What is required. Every entry in the data below needs to be repeated exactly.

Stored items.
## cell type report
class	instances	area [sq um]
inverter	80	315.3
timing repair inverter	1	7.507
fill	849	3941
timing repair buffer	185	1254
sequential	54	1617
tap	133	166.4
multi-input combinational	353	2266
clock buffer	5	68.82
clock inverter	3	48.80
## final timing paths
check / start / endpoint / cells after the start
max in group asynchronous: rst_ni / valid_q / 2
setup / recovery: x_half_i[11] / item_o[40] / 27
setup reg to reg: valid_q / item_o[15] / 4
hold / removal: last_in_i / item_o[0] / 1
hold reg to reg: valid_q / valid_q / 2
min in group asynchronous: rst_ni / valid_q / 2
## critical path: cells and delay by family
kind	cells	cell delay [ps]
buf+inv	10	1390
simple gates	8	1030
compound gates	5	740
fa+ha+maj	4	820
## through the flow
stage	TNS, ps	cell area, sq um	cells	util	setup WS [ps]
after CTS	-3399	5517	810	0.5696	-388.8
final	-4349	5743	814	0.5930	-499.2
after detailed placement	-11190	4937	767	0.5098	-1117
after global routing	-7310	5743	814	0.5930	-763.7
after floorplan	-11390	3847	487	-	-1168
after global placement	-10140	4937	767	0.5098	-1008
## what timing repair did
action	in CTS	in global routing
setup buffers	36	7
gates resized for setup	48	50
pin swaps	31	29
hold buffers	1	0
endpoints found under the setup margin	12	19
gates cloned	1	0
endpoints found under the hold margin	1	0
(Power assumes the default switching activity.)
### src/rtl/core/gfu_pkg.sv
// Shared types and constants for the GELU (tanh form) half-precision unit.
// No dependencies; imported by every module of the block.
package gfu_pkg;

  localparam int unsigned FRAC_BITS = 16;

  // fixed-point word widths along the polynomial path
  localparam int unsigned A_W   = FRAC_BITS + 3;
  localparam int unsigned P1_W  = 2 * A_W;
  localparam int unsigned A2_W  = FRAC_BITS + 6;
  localparam int unsigned P2_W  = A2_W + A_W;
  localparam int unsigned A3_W  = FRAC_BITS + 9;
  localparam int unsigned P3_W  = A3_W + 28;
  localparam int unsigned BB_W  = FRAC_BITS + 5;
  localparam int unsigned SUM_W = FRAC_BITS + 6;
  localparam int unsigned P4_W  = SUM_W + 33;
  localparam int unsigned Z_W   = FRAC_BITS + 7;
  localparam int unsigned P5_W  = Z_W + 33;
  localparam int unsigned U_W   = FRAC_BITS + 8;
  localparam int unsigned K_W   = U_W - FRAC_BITS;
  localparam int unsigned P6_W  = FRAC_BITS + 32;

  localparam logic [27:0] C_CUBE  = 28'd192049463;
  localparam logic [32:0] C_BIG   = 33'd6853776189;
  localparam logic [32:0] C_LOG2E = 33'd6196328019;
  localparam logic [31:0] C_LN2   = 32'd2977044472;

  localparam int unsigned HORNER_N = 12;
  localparam int unsigned DIV_BITS = 33;
  localparam int unsigned QUEUE_DEPTH = 4;
  localparam int unsigned QPTR_W = $clog2(QUEUE_DEPTH);

  localparam logic [15:0] HALF_QNAN    = 16'h7E00;
  localparam logic [15:0] HALF_POS_INF = 16'h7C00;
  localparam logic [15:0] HALF_ZERO    = 16'h0000;

  typedef struct packed {
    logic        valid;
    logic        special;
    logic [15:0] spec_val;
    logic        sign;
    logic [4:0]  ee;
    logic [10:0] m;
    logic        last;
  } side_t;

  typedef struct packed {
    logic [A_W-1:0] a;
    side_t          side;
  } item_t;

endpackage

### src/rtl/core/gfu_queue.sv
// Short item queue between the front and the arithmetic back end.
// Depends on gfu_pkg.
module gfu_queue import gfu_pkg::*; (
  input  logic  clk_i,
  input  logic  rst_ni,
  input  logic  push_i,
  input  item_t item_i,
  output logic  full_o,
  input  logic  pop_i,
  output logic  empty_o,
  output item_t item_o
);

  item_t            mem_q [QUEUE_DEPTH];
  logic [QPTR_W-1:0] wptr_q, wptr_d, rptr_q, rptr_d;
  logic [QPTR_W:0]   cnt_q, cnt_d;
  logic              do_push, do_pop;

  assign full_o  = (cnt_q == (QPTR_W+1)'(QUEUE_DEPTH));
  assign empty_o = (cnt_q == '0);
  assign do_push = push_i && !full_o;
  assign do_pop  = pop_i && !empty_o;
  assign item_o  = mem_q[rptr_q];

  always_comb begin
    wptr_d = do_push ? wptr_q + 1'b1 : wptr_q;
    rptr_d = do_pop ? rptr_q + 1'b1 : rptr_q;
    cnt_d  = cnt_q + (QPTR_W+1)'(do_push) - (QPTR_W+1)'(do_pop);
  end

  always_ff @(posedge clk_i or negedge rst_ni) begin
    if (!rst_ni) begin
      wptr_q <= '0;
      rptr_q <= '0;
      cnt_q  <= '0;
    end else begin
      wptr_q <= wptr_d;
      rptr_q <= rptr_d;
      cnt_q  <= cnt_d;
    end
  end

  always_ff @(posedge clk_i) begin
    if (do_push) begin
      mem_q[wptr_q] <= item_i;
    end
  end

endmodule

### config.mk
export PLATFORM = sky130hd
export DESIGN_NAME = gfu_queue
export DESIGN_NICKNAME = d
export VERILOG_FILES = /design/src/rtl/core/gfu_pkg.sv /design/src/rtl/core/gfu_queue.sv
export SDC_FILE = /design/constraint.sdc
export NUM_CORES = 1
export LEC_CHECK = 0
export BUFFER_PORTS_ARGS = -buffer_cell sky130_fd_sc_hd__clkbuf_2
export CORE_MARGIN = 2
export CORE_UTILIZATION = 57
export CTS_CLUSTER_SIZE = 25
export DETAILED_ROUTE_END_ITERATION = 6
export GPL_ROUTABILITY_DRIVEN = 0
export PLACE_DENSITY = 0.9
export SLEW_MARGIN = 15
export SYNTH_ARGS = -nofsm -noshare
export SYNTH_HDL_FRONTEND = slang
export SYNTH_SLANG_ARGS = --single-unit
### constraint.sdc
create_clock -name clk_i -period 2.9 [get_ports clk_i]
set_clock_uncertainty 0.1 [all_clocks]
set_input_delay 0.58 -clock clk_i [delete_from_list [all_inputs] [get_ports clk_i]]
set_output_delay 0.58 -clock clk_i [all_outputs]
set_load 0.005 [all_outputs]
==> results of run 1 <==
[cell usage in the layout (no fill, tap or decap), types with 3 or more instances in the layout]
cell type,synthesis,final
edfxtp_1,220,220
clkbuf_2,0,115
mux4_2,55,55
clkbuf_16,0,23
buf_4,2,7
inv_1,6,6
ha_1,6,6
clkbuf_1,1,6
clkinv_1,0,6
dfrtp_1,7,5
nand2b_1,4,4
xnor2_1,4,4
and3b_2,0,4
buf_12,0,4
clkinv_2,0,3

Task answer.
## cell type report
class	instances	area [sq um]
inverter	80	315.3
timing repair inverter	1	7.507
fill	849	3941
timing repair buffer	185	1254
sequential	54	1617
tap	133	166.4
multi-input combinational	353	2266
clock buffer	5	68.82
clock inverter	3	48.80
## final timing paths
check / start / endpoint / cells after the start
max in group asynchronous: rst_ni / valid_q / 2
setup / recovery: x_half_i[11] / item_o[40] / 27
setup reg to reg: valid_q / item_o[15] / 4
hold / removal: last_in_i / item_o[0] / 1
hold reg to reg: valid_q / valid_q / 2
min in group asynchronous: rst_ni / valid_q / 2
## critical path: cells and delay by family
kind	cells	cell delay [ps]
buf+inv	10	1390
simple gates	8	1030
compound gates	5	740
fa+ha+maj	4	820
## through the flow
stage	TNS, ps	cell area, sq um	cells	util	setup WS [ps]
after CTS	-3399	5517	810	0.5696	-388.8
final	-4349	5743	814	0.5930	-499.2
after detailed placement	-11190	4937	767	0.5098	-1117
after global routing	-7310	5743	814	0.5930	-763.7
after floorplan	-11390	3847	487	-	-1168
after global placement	-10140	4937	767	0.5098	-1008
## what timing repair did
action	in CTS	in global routing
setup buffers	36	7
gates resized for setup	48	50
pin swaps	31	29
hold buffers	1	0
endpoints found under the setup margin	12	19
gates cloned	1	0
endpoints found under the hold margin	1	0
(Power assumes the default switching activity.)
### src/rtl/core/gfu_pkg.sv
// Shared types and constants for the GELU (tanh form) half-precision unit.
// No dependencies; imported by every module of the block.
package gfu_pkg;

  localparam int unsigned FRAC_BITS = 16;

  // fixed-point word widths along the polynomial path
  localparam int unsigned A_W   = FRAC_BITS + 3;
  localparam int unsigned P1_W  = 2 * A_W;
  localparam int unsigned A2_W  = FRAC_BITS + 6;
  localparam int unsigned P2_W  = A2_W + A_W;
  localparam int unsigned A3_W  = FRAC_BITS + 9;
  localparam int unsigned P3_W  = A3_W + 28;
  localparam int unsigned BB_W  = FRAC_BITS + 5;
  localparam int unsigned SUM_W = FRAC_BITS + 6;
  localparam int unsigned P4_W  = SUM_W + 33;
  localparam int unsigned Z_W   = FRAC_BITS + 7;
  localparam int unsigned P5_W  = Z_W + 33;
  localparam int unsigned U_W   = FRAC_BITS + 8;
  localparam int unsigned K_W   = U_W - FRAC_BITS;
  localparam int unsigned P6_W  = FRAC_BITS + 32;

  localparam logic [27:0] C_CUBE  = 28'd192049463;
  localparam logic [32:0] C_BIG   = 33'd6853776189;
  localparam logic [32:0] C_LOG2E = 33'd6196328019;
  localparam logic [31:0] C_LN2   = 32'd2977044472;

  localparam int unsigned HORNER_N = 12;
  localparam int unsigned DIV_BITS = 33;
  localparam int unsigned QUEUE_DEPTH = 4;
  localparam int unsigned QPTR_W = $clog2(QUEUE_DEPTH);

  localparam logic [15:0] HALF_QNAN    = 16'h7E00;
  localparam logic [15:0] HALF_POS_INF = 16'h7C00;
  localparam logic [15:0] HALF_ZERO    = 16'h0000;

  typedef struct packed {
    logic        valid;
    logic        special;
    logic [15:0] spec_val;
    logic        sign;
    logic [4:0]  ee;
    logic [10:0] m;
    logic        last;
  } side_t;

  typedef struct packed {
    logic [A_W-1:0] a;
    side_t          side;
  } item_t;

endpackage

### src/rtl/core/gfu_queue.sv
// Short item queue between the front and the arithmetic back end.
// Depends on gfu_pkg.
module gfu_queue import gfu_pkg::*; (
  input  logic  clk_i,
  input  logic  rst_ni,
  input  logic  push_i,
  input  item_t item_i,
  output logic  full_o,
  input  logic  pop_i,
  output logic  empty_o,
  output item_t item_o
);

  item_t            mem_q [QUEUE_DEPTH];
  logic [QPTR_W-1:0] wptr_q, wptr_d, rptr_q, rptr_d;
  logic [QPTR_W:0]   cnt_q, cnt_d;
  logic              do_push, do_pop;

  assign full_o  = (cnt_q == (QPTR_W+1)'(QUEUE_DEPTH));
  assign empty_o = (cnt_q == '0);
  assign do_push = push_i && !full_o;
  assign do_pop  = pop_i && !empty_o;
  assign item_o  = mem_q[rptr_q];

  always_comb begin
    wptr_d = do_push ? wptr_q + 1'b1 : wptr_q;
    rptr_d = do_pop ? rptr_q + 1'b1 : rptr_q;
    cnt_d  = cnt_q + (QPTR_W+1)'(do_push) - (QPTR_W+1)'(do_pop);
  end

  always_ff @(posedge clk_i or negedge rst_ni) begin
    if (!rst_ni) begin
      wptr_q <= '0;
      rptr_q <= '0;
      cnt_q  <= '0;
    end else begin
      wptr_q <= wptr_d;
      rptr_q <= rptr_d;
      cnt_q  <= cnt_d;
    end
  end

  always_ff @(posedge clk_i) begin
    if (do_push) begin
      mem_q[wptr_q] <= item_i;
    end
  end

endmodule

### config.mk
export PLATFORM = sky130hd
export DESIGN_NAME = gfu_queue
export DESIGN_NICKNAME = d
export VERILOG_FILES = /design/src/rtl/core/gfu_pkg.sv /design/src/rtl/core/gfu_queue.sv
export SDC_FILE = /design/constraint.sdc
export NUM_CORES = 1
export LEC_CHECK = 0
export BUFFER_PORTS_ARGS = -buffer_cell sky130_fd_sc_hd__clkbuf_2
export CORE_MARGIN = 2
export CORE_UTILIZATION = 57
export CTS_CLUSTER_SIZE = 25
export DETAILED_ROUTE_END_ITERATION = 6
export GPL_ROUTABILITY_DRIVEN = 0
export PLACE_DENSITY = 0.9
export SLEW_MARGIN = 15
export SYNTH_ARGS = -nofsm -noshare
export SYNTH_HDL_FRONTEND = slang
export SYNTH_SLANG_ARGS = --single-unit
### constraint.sdc
create_clock -name clk_i -period 2.9 [get_ports clk_i]
set_clock_uncertainty 0.1 [all_clocks]
set_input_delay 0.58 -clock clk_i [delete_from_list [all_inputs] [get_ports clk_i]]
set_output_delay 0.58 -clock clk_i [all_outputs]
set_load 0.005 [all_outputs]
==> results of run 1 <==
[cell usage in the layout (no fill, tap or decap), types with 3 or more instances in the layout]
cell type,synthesis,final
edfxtp_1,220,220
clkbuf_2,0,115
mux4_2,55,55
clkbuf_16,0,23
buf_4,2,7
inv_1,6,6
ha_1,6,6
clkbuf_1,1,6
clkinv_1,0,6
dfrtp_1,7,5
nand2b_1,4,4
xnor2_1,4,4
and3b_2,0,4
buf_12,0,4
clkinv_2,0,3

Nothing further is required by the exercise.